BEGIN DATA SUPPLIED

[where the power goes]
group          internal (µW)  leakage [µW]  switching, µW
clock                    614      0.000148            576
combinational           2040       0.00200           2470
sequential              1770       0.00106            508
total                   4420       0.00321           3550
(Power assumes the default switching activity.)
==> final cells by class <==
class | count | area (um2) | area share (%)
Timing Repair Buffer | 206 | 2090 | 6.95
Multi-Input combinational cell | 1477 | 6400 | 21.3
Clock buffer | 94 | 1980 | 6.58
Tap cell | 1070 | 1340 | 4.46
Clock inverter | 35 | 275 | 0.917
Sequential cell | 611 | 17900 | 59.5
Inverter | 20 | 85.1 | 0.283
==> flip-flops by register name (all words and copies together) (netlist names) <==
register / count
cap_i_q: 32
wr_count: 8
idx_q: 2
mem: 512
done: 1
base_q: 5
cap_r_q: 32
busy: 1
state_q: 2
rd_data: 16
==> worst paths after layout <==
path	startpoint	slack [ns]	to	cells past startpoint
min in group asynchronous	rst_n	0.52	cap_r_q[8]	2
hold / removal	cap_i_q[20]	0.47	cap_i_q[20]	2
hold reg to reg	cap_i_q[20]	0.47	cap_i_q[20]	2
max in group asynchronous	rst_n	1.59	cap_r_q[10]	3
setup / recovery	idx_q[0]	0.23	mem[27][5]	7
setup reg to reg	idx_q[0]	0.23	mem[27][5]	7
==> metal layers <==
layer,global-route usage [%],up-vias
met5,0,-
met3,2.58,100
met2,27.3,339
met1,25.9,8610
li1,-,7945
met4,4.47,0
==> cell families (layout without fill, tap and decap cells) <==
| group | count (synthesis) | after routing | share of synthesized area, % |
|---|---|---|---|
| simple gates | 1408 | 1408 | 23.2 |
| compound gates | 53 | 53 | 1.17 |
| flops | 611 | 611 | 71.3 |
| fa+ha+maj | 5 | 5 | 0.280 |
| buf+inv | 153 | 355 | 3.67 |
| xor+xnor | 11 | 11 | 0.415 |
$ cat config.mk
export PLATFORM = sky130hd
export DESIGN_NAME = seg7_event_decoder
export DESIGN_NICKNAME = d
export VERILOG_FILES = /design/src/rtl/seg7_event_decoder.sv
export SDC_FILE = /design/constraint.sdc
export NUM_CORES = 1
export LEC_CHECK = 0
export CAP_MARGIN = 20
export CORE_ASPECT_RATIO = 0.9
export CORE_UTILIZATION = 23
export DETAILED_ROUTE_END_ITERATION = 10
export DONT_BUFFER_PORTS = 1
export HOLD_SLACK_MARGIN = 0.02
export PLACE_DENSITY_LB_ADDON = 0.12
export SYNTH_ARGS = -nofsm -noshare
export SYNTH_HDL_FRONTEND = slang
export SYNTH_SLANG_ARGS = --single-unit
$ cat constraint.sdc
create_clock -name i_Clk -period 2.6 [get_ports i_Clk]
set_input_delay 0.26 -clock i_Clk [delete_from_list [all_inputs] [get_ports i_Clk]]
set_output_delay 0.26 -clock i_Clk [all_outputs]
set_load 0.01 [all_outputs]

END DATA SUPPLIED

■ WHAT THE TASK REQUIRES
From the entries above, return exactly the line containing "cap_i_q: 32", the line containing "355 | 3.67 |", and all lines between, and nothing else.

■ YOUR RESPONSE
cap_i_q: 32
wr_count: 8
idx_q: 2
mem: 512
done: 1
base_q: 5
cap_r_q: 32
busy: 1
state_q: 2
rd_data: 16
==> worst paths after layout <==
path	startpoint	slack [ns]	to	cells past startpoint
min in group asynchronous	rst_n	0.52	cap_r_q[8]	2
hold / removal	cap_i_q[20]	0.47	cap_i_q[20]	2
hold reg to reg	cap_i_q[20]	0.47	cap_i_q[20]	2
max in group asynchronous	rst_n	1.59	cap_r_q[10]	3
setup / recovery	idx_q[0]	0.23	mem[27][5]	7
setup reg to reg	idx_q[0]	0.23	mem[27][5]	7
==> metal layers <==
layer,global-route usage [%],up-vias
met5,0,-
met3,2.58,100
met2,27.3,339
met1,25.9,8610
li1,-,7945
met4,4.47,0
==> cell families (layout without fill, tap and decap cells) <==
| group | count (synthesis) | after routing | share of synthesized area, % |
|---|---|---|---|
| simple gates | 1408 | 1408 | 23.2 |
| compound gates | 53 | 53 | 1.17 |
| flops | 611 | 611 | 71.3 |
| fa+ha+maj | 5 | 5 | 0.280 |
| buf+inv | 153 | 355 | 3.67 |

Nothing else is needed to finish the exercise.